** Dataset follows **
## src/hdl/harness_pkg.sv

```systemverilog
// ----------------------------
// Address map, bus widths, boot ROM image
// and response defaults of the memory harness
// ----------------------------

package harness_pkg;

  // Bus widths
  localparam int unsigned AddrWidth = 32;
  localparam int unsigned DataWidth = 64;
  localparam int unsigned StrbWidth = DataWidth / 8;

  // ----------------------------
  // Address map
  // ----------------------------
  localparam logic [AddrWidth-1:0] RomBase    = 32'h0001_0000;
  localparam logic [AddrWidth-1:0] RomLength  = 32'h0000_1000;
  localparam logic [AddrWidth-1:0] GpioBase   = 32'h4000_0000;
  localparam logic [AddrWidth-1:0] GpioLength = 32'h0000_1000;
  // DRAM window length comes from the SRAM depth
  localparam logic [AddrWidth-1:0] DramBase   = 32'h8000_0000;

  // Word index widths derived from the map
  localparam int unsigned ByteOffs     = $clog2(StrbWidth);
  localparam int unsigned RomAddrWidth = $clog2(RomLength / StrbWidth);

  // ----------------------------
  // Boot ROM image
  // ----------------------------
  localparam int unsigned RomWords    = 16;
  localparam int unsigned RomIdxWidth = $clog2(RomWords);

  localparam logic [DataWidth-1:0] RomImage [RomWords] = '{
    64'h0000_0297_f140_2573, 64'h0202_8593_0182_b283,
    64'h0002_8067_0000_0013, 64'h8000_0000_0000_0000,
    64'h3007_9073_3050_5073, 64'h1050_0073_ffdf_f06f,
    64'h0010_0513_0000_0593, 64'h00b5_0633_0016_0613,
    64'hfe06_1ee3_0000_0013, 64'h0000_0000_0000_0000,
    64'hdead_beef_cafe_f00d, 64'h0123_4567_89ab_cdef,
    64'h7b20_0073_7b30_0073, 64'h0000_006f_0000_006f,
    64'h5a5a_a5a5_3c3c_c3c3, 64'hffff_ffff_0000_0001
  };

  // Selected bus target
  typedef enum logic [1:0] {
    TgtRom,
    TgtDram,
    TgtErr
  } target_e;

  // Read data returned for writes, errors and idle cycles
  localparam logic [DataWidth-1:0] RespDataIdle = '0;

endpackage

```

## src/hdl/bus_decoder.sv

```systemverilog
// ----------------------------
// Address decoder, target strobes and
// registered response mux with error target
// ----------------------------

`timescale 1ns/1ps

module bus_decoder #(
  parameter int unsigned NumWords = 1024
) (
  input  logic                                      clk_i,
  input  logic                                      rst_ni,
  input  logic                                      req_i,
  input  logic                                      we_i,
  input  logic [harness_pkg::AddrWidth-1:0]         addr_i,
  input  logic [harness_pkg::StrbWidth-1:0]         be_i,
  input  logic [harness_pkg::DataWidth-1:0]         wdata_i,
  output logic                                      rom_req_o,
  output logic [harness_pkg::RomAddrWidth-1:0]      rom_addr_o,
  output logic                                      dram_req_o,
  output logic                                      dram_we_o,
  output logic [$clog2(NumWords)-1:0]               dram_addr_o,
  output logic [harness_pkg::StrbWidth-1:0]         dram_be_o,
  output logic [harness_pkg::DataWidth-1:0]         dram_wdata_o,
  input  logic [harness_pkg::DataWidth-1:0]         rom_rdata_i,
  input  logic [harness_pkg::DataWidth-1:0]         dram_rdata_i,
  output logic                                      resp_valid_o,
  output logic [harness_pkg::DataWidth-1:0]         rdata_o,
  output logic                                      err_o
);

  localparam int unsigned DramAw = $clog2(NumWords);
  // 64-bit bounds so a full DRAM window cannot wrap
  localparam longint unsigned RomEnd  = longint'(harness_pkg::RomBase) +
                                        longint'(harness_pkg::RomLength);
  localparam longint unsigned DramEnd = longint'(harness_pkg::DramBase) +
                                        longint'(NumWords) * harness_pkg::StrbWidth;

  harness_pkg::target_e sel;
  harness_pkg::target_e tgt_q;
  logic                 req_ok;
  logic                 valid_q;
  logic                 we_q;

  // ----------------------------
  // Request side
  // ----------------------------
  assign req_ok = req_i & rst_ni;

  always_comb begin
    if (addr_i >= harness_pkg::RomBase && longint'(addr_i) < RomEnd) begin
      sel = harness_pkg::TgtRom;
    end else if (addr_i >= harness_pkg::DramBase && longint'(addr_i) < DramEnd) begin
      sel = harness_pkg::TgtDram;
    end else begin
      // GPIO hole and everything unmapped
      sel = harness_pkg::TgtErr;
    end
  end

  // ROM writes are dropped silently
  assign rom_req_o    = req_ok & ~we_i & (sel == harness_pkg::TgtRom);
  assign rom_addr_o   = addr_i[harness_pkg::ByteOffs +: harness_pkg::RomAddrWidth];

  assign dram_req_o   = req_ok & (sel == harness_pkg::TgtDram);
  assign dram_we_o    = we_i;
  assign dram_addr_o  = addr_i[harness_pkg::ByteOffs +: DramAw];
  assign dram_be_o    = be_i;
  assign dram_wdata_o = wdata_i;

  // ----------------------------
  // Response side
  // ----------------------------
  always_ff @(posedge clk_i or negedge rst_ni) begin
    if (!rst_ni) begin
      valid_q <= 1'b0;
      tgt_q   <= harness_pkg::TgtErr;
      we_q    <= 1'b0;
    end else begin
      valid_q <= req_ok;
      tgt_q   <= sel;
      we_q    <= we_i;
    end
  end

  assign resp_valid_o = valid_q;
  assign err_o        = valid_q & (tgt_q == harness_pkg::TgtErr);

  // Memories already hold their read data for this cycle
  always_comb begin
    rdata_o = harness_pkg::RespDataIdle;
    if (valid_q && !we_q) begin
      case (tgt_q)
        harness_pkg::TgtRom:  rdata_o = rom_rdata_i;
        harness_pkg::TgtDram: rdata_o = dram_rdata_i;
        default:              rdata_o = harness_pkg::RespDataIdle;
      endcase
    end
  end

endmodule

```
** End of Dataset **
▶ Task to complete:
Lines holding "NumWords" in the material above are to be reported.

▶ Answer:
  parameter int unsigned NumWords = 1024
  output logic [$clog2(NumWords)-1:0]               dram_addr_o,
  localparam int unsigned DramAw = $clog2(NumWords);
                                        longint'(NumWords) * harness_pkg::StrbWidth;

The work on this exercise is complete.